Electrophysiology Section, Cardiovascular Medicine Division, Hospital of the University of Pennsylvania, Philadelphia, Pennsylvania, USA. Electronic address:

Objectives: This study sought to examine the impact of periprocedural acute kidney injury (AKI) in scar-related ventricular tachycardia (VT) patients undergoing radiofrequency catheter ablation (RFCA) on short- and long-term outcomes.

Background: The clinical significance of periprocedural AKI in patients with scar-related VT undergoing RFCA has not been previously investigated.

Methods: This study included 317 consecutive patients with scar-related VT undergoing RFCA (age: 64 ± 13 years, mean left ventricular ejection fraction: 33 ± 13%, 55% ischemic cardiomyopathy). Periprocedural AKI was defined as an absolute increase in creatinine of ≥0.3 mg/dl over 48 h or an increase of >1.5× the baseline values within 1 week post-procedure.

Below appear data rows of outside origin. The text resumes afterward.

--- config.mk ---
export PLATFORM = sky130hd
export DESIGN_NAME = fifo_4
export DESIGN_NICKNAME = d
export VERILOG_FILES = /design/src/rtl/fifo_4.sv
export SDC_FILE = /design/constraint.sdc
export NUM_CORES = 1
export LEC_CHECK = 0
export CAP_MARGIN = 20
export CORE_MARGIN = 2
export CORE_UTILIZATION = 45
export DETAILED_ROUTE_END_ITERATION = 8
export GPL_ROUTABILITY_DRIVEN = 0
export PLACE_DENSITY = 0.66
export REMOVE_ABC_BUFFERS = 1
export SYNTH_ARGS = -nofsm -noshare
export SYNTH_HDL_FRONTEND = slang
export SYNTH_SLANG_ARGS = --single-unit
--- constraint.sdc ---
create_clock -name clk_i -period 4.3 [get_ports clk_i]
set_input_delay 1.075 -clock clk_i [delete_from_list [all_inputs] [get_ports clk_i]]
set_output_delay 1.075 -clock clk_i [all_outputs]
set_load 0.01 [all_outputs]
[src/rtl/gray_seq_counter.sv]
`default_nettype none
// ============================================================================
//  Module      : gray_seq_counter
//  Description : Registered Gray-code sequence generator. An internal binary
//                count is stepped up or down, loaded, wrapped or saturated,
//                and presented as Gray code so that every counting step flips
//                exactly one bit of g. Drives the g input of a downstream
//                Gray-to-binary converter; bin is the matching golden value.
//  Ports       : clk      - rising-edge clock
//                rst_n    - asynchronous active-low reset
//                en       - count enable (one step per clock while high)
//                up_dn    - direction, 1 = up, 0 = down
//                load     - synchronous load strobe (highest priority)
//                load_val - binary value captured on load
//                g        - registered Gray-code count
//                bin      - registered binary count
//                tc       - combinational terminal-count flag
//                sat      - registered flag, last enabled step was blocked
//  Revision    : 1.0 - initial release
// ============================================================================
module gray_seq_counter #(
   parameter int WIDTH = 4,   // count width, 2..16
   parameter int WRAP  = 1    // 1 = wrap at end of range, 0 = saturate
) (
   input  logic             clk,
   input  logic             rst_n,
   input  logic             en,
   input  logic             up_dn,
   input  logic             load,
   input  logic [WIDTH-1:0] load_val,
   output logic [WIDTH-1:0] g,
   output logic [WIDTH-1:0] bin,
   output logic             tc,
   output logic             sat
);

   localparam logic [WIDTH-1:0] c_zero     = '0;
   localparam logic [WIDTH-1:0] c_one      = WIDTH'(1);
   localparam logic [WIDTH-1:0] c_all_ones = '1;
   localparam logic             c_wrap_en  = (WRAP != 0);

   logic [WIDTH-1:0] r_bin;
   logic [WIDTH-1:0] r_gray;
   logic             r_sat;

   logic             w_at_max;
   logic             w_at_min;
   logic [WIDTH-1:0] w_bin_next;
   logic [WIDTH-1:0] w_gray_next;
   logic             w_sat_next;

   assign w_at_max = (r_bin == c_all_ones);
   assign w_at_min = (r_bin == c_zero);

   // Next-count selection: load beats counting, idle holds everything.
   // The modulo-2^WIDTH add/subtract already produces the wrap values, so the
   // end-of-range case only has to decide between stepping and holding.
   always_comb begin
      w_bin_next = r_bin;
      w_sat_next = r_sat;
      if (load) begin
         w_bin_next = load_val;
         w_sat_next = 1'b0;
      end else if (en) begin
         if (up_dn) begin
            if (!w_at_max || c_wrap_en) begin
               w_bin_next = r_bin + c_one;
               w_sat_next = 1'b0;
            end else begin
               w_sat_next = 1'b1;
            end
         end else begin
            if (!w_at_min || c_wrap_en) begin
               w_bin_next = r_bin - c_one;
               w_sat_next = 1'b0;
            end else begin
               w_sat_next = 1'b1;
            end
         end
      end
   end

   // Gray is derived from the next binary value so g and bin share one edge.
   assign w_gray_next = w_bin_next ^ (w_bin_next >> 1);

   always_ff @(posedge clk or negedge rst_n) begin
      if (!rst_n) begin
         r_bin  <= c_zero;
         r_gray <= c_zero;
         r_sat  <= 1'b0;
      end else begin
         r_bin  <= w_bin_next;
         r_gray <= w_gray_next;
         r_sat  <= w_sat_next;
      end
   end

   // Flags the cycle before a wrap or saturate edge.
   assign tc  = en & ~load & ((up_dn & w_at_max) | (~up_dn & w_at_min));

   assign g   = r_gray;
   assign bin = r_bin;
   assign sat = r_sat;

endmodule
`default_nettype wire

[config.mk]
export PLATFORM = sky130hd
export DESIGN_NAME = gray_seq_counter
export DESIGN_NICKNAME = d
export VERILOG_FILES = /design/src/rtl/gray_seq_counter.sv
export SDC_FILE = /design/constraint.sdc
export NUM_CORES = 1
export LEC_CHECK = 0
export CAP_MARGIN = 15
export CORE_AREA = 2 2 39 41
export CTS_BUF_LIST = sky130_fd_sc_hd__clkbuf_4 sky130_fd_sc_hd__clkbuf_8
export CTS_CLUSTER_DIAMETER = 30
export DETAILED_ROUTE_END_ITERATION = 6
export DIE_AREA = 0 0 41 43
export GPL_TIMING_DRIVEN = 0
export PLACE_DENSITY = 0.77
export SLEW_MARGIN = 20
export SYNTH_ARGS = -nofsm -noshare
export SYNTH_HDL_FRONTEND = slang
export SYNTH_SLANG_ARGS = --single-unit
[constraint.sdc]
create_clock -name clk -period 1.6 [get_ports clk]
set_input_delay 0.32 -clock clk [delete_from_list [all_inputs] [get_ports clk]]
set_output_delay 0.32 -clock clk [all_outputs]
set_load 0.03 [all_outputs]
==> impl_metrics.tcl <==
set metrics [dict create \
    outcome "complete, but fails checks" \
    failed_checks "setup timing" \
    cts_tree "built" \
    layout.cells.non_filler 83 \
    worstHoldPathType "in -> async" \
    drv_cap 0 \
    hpwl_um 686 \
    path_clk_slew_ns 0.06 \
    yosysSeqAreaShare 0.400 \
    synthDistinctLibCells 22 \
    grt_usage 0.129 \
    synth_nets 55 \
    syn_avg_cell_area_sq_um 10.2 \
    viasPerCell 4.49 \
    ys_ff_latch 7 \
    htreeDepth 1 \
    initial_utilization 0.316 \
    slowest_delay_ns 0.43 \
    crit_slowest_cell "dfrtp_2" \
    p_leak_nw 0.332 \
    numCtsBuffers 3 \
    grt_pass1_vias 334 \
    path_cells "buf_12 > ha_4 > a21oi_2 > a211oi_1 > or3_4 > xor2_1" \
    finalCritPeriodShare 1.06 \
    setup_viol 3 \
    fin_ws_ns -0.0895 \
    hold_viol 0 \
    fmax_mhz 592 \
    area_growth_pct 64.3 \
    core_area_sq_um 1380 \
    clk_latency_ns 0.25 \
    die_w_um 41 \
    nets 80 \
    via_count 373 \
    antenna_cells 0 \
    drt_wl_total_um 966 \
    crit_path_start_kind "flop" \
    worstPathArrival_ns 1.81 \
    drt_iter0_drc 5 \
    gp_congestion 0.685 \
    clkSinkCount 7 \
    die-area_sq_um 1760 \
    path_class "reg -> reg" \
    io_pins 19 \
    rsz0062_at_grt "true" \
    ant_nets 0 \
    yosysWarnings 0 \
    pre_cts_ws_ns -0.711 \
    die_h_um 43 \
    hold_buffers 0 \
    drive_gt1_frac 0.343 \
    dp.cells 75 \
    drc_errors 0 \
    drv_slew 0 \
    grt_pass1_wl_mm 1.50 \
    worstRegToRegCells 6 \
    syn_inst 43 \
    end_kind "flop" \
    antenna_found_initial 0 \
    utilization 0.520 \
    ir_worst_vdd_uv 692 \
    rows 14 \
    skew_ns 0.00561 \
    drt_first_pass_iters 2 \
    overflow 0 \
    cts-root-buf "clkbuf_4" \
    final_cell_mix "buf_4 (7), clkdlybuf4s50_1 (7), dlygate4sd2_1 (6)" \
    synth.cell_area_sq_um 438 \
    clockBufferDepth 2 \
    worstPathRequired_ns 1.72 \
    reg2reg_setup_slack_ns -0.09 \
    fin_crit_ns 1.69 \
    io_buffers 16 \
    p_per_area_nw_per_um2 1130 \
    crit_fanout 4 \
    wl_per_cell_um 11.6 \
    grt_max_degree 10 \
]
## worst paths after layout
kind                         from  endpoint
setup reg to reg           bin[2]      g[2]
min in group clk             load    bin[2]
max in group asynchronous   rst_n    bin[1]
hold / removal              rst_n    bin[3]
hold reg to reg            bin[3]    bin[3]
setup / recovery           bin[2]      g[2]
## kinds of logic after synthesis
family                     Yosys count  synth area share
adders and majority gates            3             0.103
and+or+nand+nor                     12             0.160
muxes                                2            0.0457
other                                1           0.00856
xor gates and xnor gates             6             0.120
DFF                                  7             0.400
buffers and inverters                5            0.0686
AOI/OAI and AO/OA                    7            0.0943
## flip-flops by register name, summed over array words and instances (netlist names)
register	flops
g	3
bin	4
## stage by stage
stage,power [mW],instance area [sq um],hold slack [ns],setup TNS (ns)
3_3_place_gp,0.593,638,0.586,-3.84
2_1_floorplan,0.462,458,0.0244,-0.0656
4_1_cts,0.809,701,0.332,-0.156
3_5_place_dp,0.600,638,0.600,-4.05
5_1_grt,0.853,719,0.339,-0.346
6_report,0.813,719,0.326,-0.176
## Yosys cell counts
cell / number / area [sq um]
a211oi_1: 1 / 7.51
a21oi_1: 3 / 15.0
a22o_1: 1 / 8.76
and3_1: 1 / 6.26
and4b_1: 1 / 10.0
buf_4: 3 / 22.5
conb_1: 1 / 3.75
dfrtp_1: 7 / 175
fa_1: 1 / 20.0
ha_1: 2 / 25.0
inv_1: 2 / 7.51
mux2i_1: 2 / 20.0
nand2_1: 3 / 11.3
nand3_1: 2 / 10.0
nor2_1: 2 / 7.51
nor4_1: 1 / 6.26
o21ai_0: 1 / 5.00
o21ai_1: 1 / 5.00
or2b_1: 1 / 7.51
or3_4: 1 / 11.3
xnor2_1: 4 / 35.0
xor2_1: 2 / 17.5
## repair_timing
action                     4_1_cts  5_1_grt
pin swaps                        4        3
resized for setup               18        2
setup buffers                    2        2
setup endpoints to repair       12        5
## worst max-delay path, delay by kind of cell, from the launching register on
family,cells,cell delay (ns)
DFF,1,0.43
and+or+nand+nor,1,0.38
adders and majority gates,1,0.24
AOI/OAI and AO/OA,2,0.23
xor gates and xnor gates,1,0.15
buffers and inverters,1,0.13
## report_power, final
group | switching [mW] | leakage (nW) | internal [mW]
Sequential | 0.0314 | 0.0801 | 0.219
Combinational | 0.201 | 0.233 | 0.180
Clock | 0.0689 | 0.0184 | 0.112
## routing by layer
layer | track usage | vias to the layer above | share of wire
met5 | 0 | - | 0
met4 | 0.0600 | 0 | 0
met1 | 0.176 | 173 | 0.42
met2 | 0.194 | 8 | 0.54
li1 | - | 192 | -
met3 | 0.0157 | 0 | 0.038
## layout make-up
type                            count  area (sq um)
Inverter                            2          7.51
Timing Repair Buffer               20           195
Buffer                              3          22.5
Sequential cell                     7           179
Fill cell                         136           664
Tap cell                           16          20.0
Multi-Input combinational cell     31           265
Clock buffer                        4          30.0
(Power assumes the default switching activity.)
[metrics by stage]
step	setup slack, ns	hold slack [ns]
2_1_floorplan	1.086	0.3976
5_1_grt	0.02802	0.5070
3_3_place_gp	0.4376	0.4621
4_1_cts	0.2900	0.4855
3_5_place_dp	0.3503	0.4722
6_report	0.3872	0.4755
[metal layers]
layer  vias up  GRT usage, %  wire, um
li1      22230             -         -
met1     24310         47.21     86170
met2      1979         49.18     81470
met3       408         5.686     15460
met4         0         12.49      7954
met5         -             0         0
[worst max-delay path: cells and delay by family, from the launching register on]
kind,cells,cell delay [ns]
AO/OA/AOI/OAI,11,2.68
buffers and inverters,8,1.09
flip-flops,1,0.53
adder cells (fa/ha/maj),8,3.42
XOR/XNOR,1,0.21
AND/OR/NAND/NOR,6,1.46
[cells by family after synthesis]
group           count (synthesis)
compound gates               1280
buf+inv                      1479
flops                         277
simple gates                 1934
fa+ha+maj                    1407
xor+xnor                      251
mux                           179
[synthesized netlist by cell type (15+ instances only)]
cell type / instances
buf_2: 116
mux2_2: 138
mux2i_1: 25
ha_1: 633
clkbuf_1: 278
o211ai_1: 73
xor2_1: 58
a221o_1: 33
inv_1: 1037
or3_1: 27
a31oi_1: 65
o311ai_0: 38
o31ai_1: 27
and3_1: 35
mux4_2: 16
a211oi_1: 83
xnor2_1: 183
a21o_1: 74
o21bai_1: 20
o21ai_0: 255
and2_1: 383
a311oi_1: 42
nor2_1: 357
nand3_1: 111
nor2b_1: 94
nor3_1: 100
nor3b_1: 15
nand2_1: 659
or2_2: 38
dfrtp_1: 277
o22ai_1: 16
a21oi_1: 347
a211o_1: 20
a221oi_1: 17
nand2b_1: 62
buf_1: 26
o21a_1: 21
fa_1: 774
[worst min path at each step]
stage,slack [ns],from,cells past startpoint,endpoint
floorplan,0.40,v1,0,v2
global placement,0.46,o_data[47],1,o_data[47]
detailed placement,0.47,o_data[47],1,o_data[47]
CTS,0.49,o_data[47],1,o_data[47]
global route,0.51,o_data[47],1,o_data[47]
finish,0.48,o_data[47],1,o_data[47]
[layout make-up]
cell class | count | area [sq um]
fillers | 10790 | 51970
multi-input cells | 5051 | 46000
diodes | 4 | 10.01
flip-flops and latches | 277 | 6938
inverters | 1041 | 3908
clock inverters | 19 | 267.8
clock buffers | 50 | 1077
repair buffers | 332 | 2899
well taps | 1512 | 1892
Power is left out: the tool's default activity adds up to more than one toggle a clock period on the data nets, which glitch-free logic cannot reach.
--- config.mk ---
export PLATFORM = sky130hd
export DESIGN_NAME = muldiv_sequencer_flat
export DESIGN_NICKNAME = d
export VERILOG_FILES = /design/src/rtl/muldiv_sequencer_if.sv /design/src/rtl/muldiv_sequencer.sv /design/src/flat_wrapper.sv
export SDC_FILE = /design/constraint.sdc
export NUM_CORES = 1
export LEC_CHECK = 0
export ABC_AREA = 1
export CAP_MARGIN = 10
export CORE_UTILIZATION = 55
export DETAILED_ROUTE_END_ITERATION = 8
export DONT_BUFFER_PORTS = 1
export PLACE_DENSITY = 0.67
export SYNTH_ARGS = -nofsm -noshare
export SYNTH_HDL_FRONTEND = slang
export SYNTH_SLANG_ARGS = --single-unit
--- constraint.sdc ---
create_clock -name clk -period 6.7 [get_ports clk]
set_clock_uncertainty 0.2 [all_clocks]
set_input_delay 0.335 -clock clk [delete_from_list [all_inputs] [get_ports clk]]
set_output_delay 0.335 -clock clk [all_outputs]
set_load 0.02 [all_outputs]
--- src/rtl/muldiv_sequencer_if.sv ---
// Handshake bundle between the EX stage and the iterative mul/div engine.
// Latency: none (wires only).
// Backpressure: engine drives stall = start & ~result_valid; EX holds start/operands while stalled.
//   start, op, left_operand, right_operand, flush : EX stage -> engine
//   busy, stall, result_valid, result             : engine -> EX stage
interface muldiv_sequencer_if #(
  parameter int DATA_WIDTH = 32
);
  logic                  start;
  logic [2:0]            op;
  logic [DATA_WIDTH-1:0] left_operand;
  logic [DATA_WIDTH-1:0] right_operand;
  logic                  flush;
  logic                  busy;
  logic                  stall;
  logic                  result_valid;
  logic [DATA_WIDTH-1:0] result;

  // Pipeline (EX stage) side.
  modport master (
    output start, op, left_operand, right_operand, flush,
    input  busy, stall, result_valid, result
  );

  // Engine side.
  modport slave (
    input  start, op, left_operand, right_operand, flush,
    output busy, stall, result_valid, result
  );
endinterface

--- src/rtl/muldiv_sequencer.sv ---
// Iterative RV32M multiply/divide engine: one shared shift-add / restoring-subtract datapath.
// Latency: accept at edge k -> result_valid high after edge k+DATA_WIDTH+1; divide special cases after edge k+1.
// Backpressure: stall = start & ~result_valid freezes IF/ID/EX; flush aborts anything short of DONE.
//   clk, rst (sync, active-low) are plain ports; everything else travels on the muldiv_sequencer_if slave modport.
//   busy = FSM not idle, result is registered and holds until the next result_valid pulse.
module muldiv_sequencer #(
  parameter int DATA_WIDTH = 32
) (
  input logic               clk,
  input logic               rst,
  muldiv_sequencer_if.slave bus
);

  localparam int W  = DATA_WIDTH;
  localparam int CW = (DATA_WIDTH > 1) ? $clog2(DATA_WIDTH) : 1;
  localparam logic [CW-1:0] LAST = CW'(DATA_WIDTH - 1);

  localparam logic [2:0] OP_MUL    = 3'd0;
  localparam logic [2:0] OP_MULH   = 3'd1;
  localparam logic [2:0] OP_MULHSU = 3'd2;
  localparam logic [2:0] OP_MULHU  = 3'd3;
  localparam logic [2:0] OP_DIV    = 3'd4;
  localparam logic [2:0] OP_DIVU   = 3'd5;
  localparam logic [2:0] OP_REM    = 3'd6;

  localparam logic [W-1:0] MOST_NEG = {1'b1, {(W-1){1'b0}}};

  typedef enum logic [1:0] {
    S_IDLE,
    S_CALC,
    S_FIX,
    S_DONE
  } state_t;

  state_t         state;
  logic [CW-1:0]  cnt;
  logic [2:0]     op_q;
  logic [2*W-1:0] acc;         // {product hi, product lo} or {remainder, quotient}
  logic [W-1:0]   a_sh;        // multiplier (shifts right) or dividend (shifts left)
  logic [W-1:0]   b_mag;       // multiplicand or divisor magnitude
  logic           neg_q;       // product / quotient must be negated
  logic           neg_rem_q;   // remainder must be negated
  logic           special_q;
  logic [W-1:0]   spec_val_q;
  logic           result_valid_q;
  logic [W-1:0]   result_q;

  // ---------------------------------------------------------------------------
  // Accept-time decode: operand magnitudes, sign flags and special-case bypass.
  // ---------------------------------------------------------------------------
  logic         a_signed;
  logic         b_signed;
  logic         a_neg;
  logic         b_neg;
  logic [W-1:0] a_mag;
  logic [W-1:0] b_mag_in;
  logic         is_div;
  logic         div_zero;
  logic         div_ovf;
  logic         special;
  logic [W-1:0] spec_val;

  // MUL is treated as signed x signed: the low word is identical either way.
  assign a_signed = (bus.op == OP_MUL) || (bus.op == OP_MULH) || (bus.op == OP_MULHSU) ||
                    (bus.op == OP_DIV) || (bus.op == OP_REM);
  assign b_signed = (bus.op == OP_MUL) || (bus.op == OP_MULH) ||
                    (bus.op == OP_DIV) || (bus.op == OP_REM);

  assign a_neg    = a_signed & bus.left_operand[W-1];
  assign b_neg    = b_signed & bus.right_operand[W-1];
  // Negating the most-negative value yields the same bit pattern, which is the
  // correct unsigned magnitude 2^(W-1).
  assign a_mag    = a_neg ? -bus.left_operand  : bus.left_operand;
  assign b_mag_in = b_neg ? -bus.right_operand : bus.right_operand;

  assign is_div   = bus.op[2];
  assign div_zero = is_div && (bus.right_operand == '0);
  assign div_ovf  = ((bus.op == OP_DIV) || (bus.op == OP_REM)) &&
                    (bus.left_operand == MOST_NEG) && (bus.right_operand == '1);
  assign special  = div_zero || div_ovf;

  // op[1] separates remainder ops (REM/REMU) from quotient ops (DIV/DIVU).
  always_comb begin
    spec_val = '0;
    if (div_zero) begin
      spec_val = bus.op[1] ? bus.left_operand : '1;
    end else if (div_ovf) begin
      spec_val = bus.op[1] ? '0 : MOST_NEG;
    end
  end

  // ---------------------------------------------------------------------------
  // One iteration of the shared datapath.
  // ---------------------------------------------------------------------------
  logic [W:0] mul_sum;
  logic [W:0] rem_sh;
  logic [W:0] div_diff;
  logic       borrow;

  assign mul_sum  = {1'b0, acc[2*W-1:W]} + (a_sh[0] ? {1'b0, b_mag} : '0);
  assign rem_sh   = {acc[2*W-1:W], a_sh[W-1]};
  assign div_diff = rem_sh - {1'b0, b_mag};
  // The partial remainder is always below the divisor, so the shifted value is
  // below twice the divisor and the top bit of the difference is the borrow.
  assign borrow   = div_diff[W];

  // ---------------------------------------------------------------------------
  // Sign fix-up and word select.
  // ---------------------------------------------------------------------------
  logic [2*W-1:0] prod_fix;
  logic [W-1:0]   quo;
  logic [W-1:0]   rem;
  logic [W-1:0]   fix_val;

  assign prod_fix = neg_q ? -acc : acc;
  assign quo      = acc[W-1:0];
  assign rem      = acc[2*W-1:W];

  always_comb begin
    fix_val = '0;
    if (special_q) begin
      fix_val = spec_val_q;
    end else begin
      case (op_q)
        OP_MUL:                       fix_val = prod_fix[W-1:0];
        OP_MULH, OP_MULHSU, OP_MULHU: fix_val = prod_fix[2*W-1:W];
        OP_DIV, OP_DIVU:              fix_val = neg_q ? -quo : quo;
        default:                      fix_val = neg_rem_q ? -rem : rem;
      endcase
    end
  end

  // ---------------------------------------------------------------------------
  // Controller and datapath registers.
  // ---------------------------------------------------------------------------
  always_ff @(posedge clk) begin
    if (!rst) begin
      state          <= S_IDLE;
      cnt            <= '0;
      op_q           <= '0;
      acc            <= '0;
      a_sh           <= '0;
      b_mag          <= '0;
      neg_q          <= 1'b0;
      neg_rem_q      <= 1'b0;
      special_q      <= 1'b0;
      spec_val_q     <= '0;
      result_valid_q <= 1'b0;
      result_q       <= '0;
    end else begin
      result_valid_q <= 1'b0;
      case (state)
        S_IDLE: begin
          if (bus.start && !bus.flush) begin
            op_q       <= bus.op;
            acc        <= '0;
            a_sh       <= a_mag;
            b_mag      <= b_mag_in;
            neg_q      <= a_neg ^ b_neg;
            neg_rem_q  <= a_neg;
            special_q  <= special;
            spec_val_q <= spec_val;
            cnt        <= '0;
            state      <= special ? S_FIX : S_CALC;
          end
        end

        S_CALC: begin
          if (bus.flush) begin
            state <= S_IDLE;
          end else begin
            if (!op_q[2]) begin
              acc  <= {mul_sum, acc[W-1:1]};
              a_sh <= a_sh >> 1;
            end else begin
              acc  <= {(borrow ? rem_sh[W-1:0] : div_diff[W-1:0]), acc[W-2:0], ~borrow};
              a_sh <= a_sh << 1;
            end
            cnt <= cnt + CW'(1);
            if (cnt == LAST) begin
              state <= S_FIX;
            end
          end
        end

        S_FIX: begin
          if (bus.flush) begin
            state <= S_IDLE;
          end else begin
            result_q       <= fix_val;
            result_valid_q <= 1'b1;
            state          <= S_DONE;
          end
        end

        // The pulse completes even under flush; the pipeline discards it.
        S_DONE: state <= S_IDLE;

        default: state <= S_IDLE;
      endcase
    end
  end

  assign bus.busy         = (state != S_IDLE);
  assign bus.stall        = bus.start & ~result_valid_q;
  assign bus.result_valid = result_valid_q;
  assign bus.result       = result_q;

endmodule
**src/rtl/br_lite_local_ni_pkg.sv**
```systemverilog
// br_lite_local_ni_pkg: flit, service, id and NI TX state types for the BrLite local network interface
package br_lite_local_ni_pkg;
  localparam int BR_ID_W = 4;
  localparam int BR_PAYLOAD_W = 8;
  typedef enum logic [1:0] {
    BR_SVC_ALL   = 2'd0,
    BR_SVC_TGT   = 2'd1,
    BR_SVC_CLEAR = 2'd2
  } br_svc_t;
  typedef logic [BR_ID_W-1:0] br_id_t;
  typedef logic [BR_PAYLOAD_W-1:0] br_payload_t;
  typedef struct packed {
    logic [15:0] source;
    logic [15:0] target;
    br_svc_t     service;
    br_id_t      id;
    br_payload_t payload;
  } br_data_t;
  typedef enum logic [1:0] {TX_IDLE, TX_WAIT, TX_REQ, TX_RELEASE} br_ni_tx_state_t;
endpackage

```
**src/rtl/br_lite_ni_fifo.sv**
```systemverilog
// br_lite_ni_fifo: first-word-fall-through FIFO with occupancy count for the NI RX path
module br_lite_ni_fifo import br_lite_local_ni_pkg::*; #(
  parameter int DEPTH = 4,
  parameter type T = br_data_t,
  localparam int AW = $clog2(DEPTH)
) (
  input  logic        clk,
  input  logic        rst,
  input  logic        push,
  input  T            din,
  input  logic        pop,
  output T            dout,
  output logic        valid,
  output logic        full,
  output logic [AW:0] count
);
  T mem [DEPTH];
  logic [AW-1:0] wr, rd;
  assign valid = count != '0;
  assign full = count == (AW+1)'(DEPTH);
  // empty head reads as zero so the PE-facing data bus is clean out of reset
  assign dout = valid ? mem[rd] : '0;
  always_ff @(posedge clk or posedge rst) begin
    if (rst) begin
      wr <= '0;
      rd <= '0;
      count <= '0;
    end else begin
      if (push) wr <= wr + 1'b1;
      if (pop) rd <= rd + 1'b1;
      count <= count + (AW+1)'(push) - (AW+1)'(pop);
    end
  end
  always_ff @(posedge clk) begin
    if (push) mem[wr] <= din;
  end
endmodule

```
**src/rtl/br_lite_local_ni.sv**
```systemverilog
// br_lite_local_ni: PE-side NI on the BrLite LOCAL port (TX req/ack injector, RX FIFO); BR_LITE_NI_CLEAR_FWD_EN forwards CLEAR flits to the PE
module br_lite_local_ni import br_lite_local_ni_pkg::*; #(
  parameter logic [15:0] ADDRESS = 16'h0000,
  parameter int RX_DEPTH = 4
) (
  input  logic                      clk_i,
  input  logic                      rst_i,
  input  logic                      tx_valid_i,
  output logic                      tx_ready_o,
  input  logic                      tx_tgt_i,
  input  logic [15:0]               tx_target_i,
  input  br_payload_t               tx_payload_i,
  output br_data_t                  br_flit_o,
  output logic                      br_req_o,
  input  logic                      br_ack_i,
  input  logic                      local_busy_i,
  input  br_data_t                  br_flit_i,
  input  logic                      br_req_i,
  output logic                      br_ack_o,
  output logic                      rx_valid_o,
  input  logic                      rx_ready_i,
  output br_data_t                  rx_data_o,
  output logic [$clog2(RX_DEPTH):0] rx_count_o
);
  br_ni_tx_state_t state, state_next;
  br_data_t hold;
  br_id_t id_cnt;
  logic live, accept, clear_drop, rx_take, rx_push, rx_full;
  // live keeps tx_ready low while reset is held and rises on the first clock after release
  assign tx_ready_o = live && state == TX_IDLE;
  assign accept = tx_valid_i && tx_ready_o;
  assign br_req_o = state == TX_REQ;
  assign br_flit_o = hold;
  always_comb begin
    state_next = state;
    case (state)
      TX_IDLE:    state_next = accept ? TX_WAIT : TX_IDLE;
      TX_WAIT:    state_next = local_busy_i ? TX_WAIT : TX_REQ;
      TX_REQ:     state_next = br_ack_i ? TX_RELEASE : TX_REQ;
      TX_RELEASE: state_next = br_ack_i ? TX_RELEASE : TX_IDLE;
      default:    state_next = TX_IDLE;
    endcase
  end
  always_ff @(posedge clk_i or posedge rst_i) begin
    if (rst_i) begin
      state <= TX_IDLE;
      hold <= '0;
      id_cnt <= '0;
      live <= 1'b0;
    end else begin
      live <= 1'b1;
      state <= state_next;
      if (accept) begin
        hold.source <= ADDRESS;
        hold.target <= tx_tgt_i ? tx_target_i : 16'h0000;
        hold.service <= tx_tgt_i ? BR_SVC_TGT : BR_SVC_ALL;
        hold.id <= id_cnt;
        hold.payload <= tx_payload_i;
        id_cnt <= id_cnt + 1'b1;
      end
    end
  end
`ifdef BR_LITE_NI_CLEAR_FWD_EN
  assign clear_drop = 1'b0;
`else
  assign clear_drop = br_flit_i.service == BR_SVC_CLEAR;
`endif
  // dropped CLEAR flits bypass the full check since they never occupy a slot
  assign rx_take = br_req_i && !br_ack_o && (clear_drop || !rx_full);
  assign rx_push = rx_take && !clear_drop;
  always_ff @(posedge clk_i or posedge rst_i) begin
    if (rst_i) br_ack_o <= 1'b0;
    else br_ack_o <= br_req_i && (br_ack_o || rx_take);
  end
  br_lite_ni_fifo #(.DEPTH(RX_DEPTH), .T(br_data_t)) u_fifo (
    .clk(clk_i),
    .rst(rst_i),
    .push(rx_push),
    .din(br_flit_i),
    .pop(rx_valid_o && rx_ready_i),
    .dout(rx_data_o),
    .valid(rx_valid_o),
    .full(rx_full),
    .count(rx_count_o)
  );
endmodule

```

Results: Periprocedural AKI occurred in 31 patients (10%). Independent predictors of AKI included chronic kidney disease (odds ratio [OR]: 3.43; 95% confidence interval [CI]: 1.48 to 7.96; p = 0.004), atrial fibrillation (OR: 2.42; 95% CI: 1.01 to 5.78; p = 0.047), and peri-procedural acute hemodynamic decompensation (OR: 3.98; 95% CI: 1.17 to 13.52; p = 0.003). After a median follow-up of 39 months (interquartile range: 6 to 65 months), 95 patients (30%) died. Periprocedural AKI was associated with increased risk of early mortality (within 30 days; hazard ratio [HR]: 9.91; 95% CI: 2.87 to 34.22; p < 0.001) and late mortality (within 1 year) (HR: 4.57; 95% CI: 2.08 to 10.05; p < 0.001). After multivariable adjustment, AKI remained independently associated with increased risk of early and late mortality (HR: 4.49; 95% CI: 1.1 to 18.36; p = 0.04, and HR: 3.28; 95% CI: 1.43 to 7.49; p = 0.005, respectively).

Conclusions: Periprocedural AKI occurs in 10% of patients undergoing RFCA of scar-related VT and is strongly associated with increased risk of early and late post-procedural mortality.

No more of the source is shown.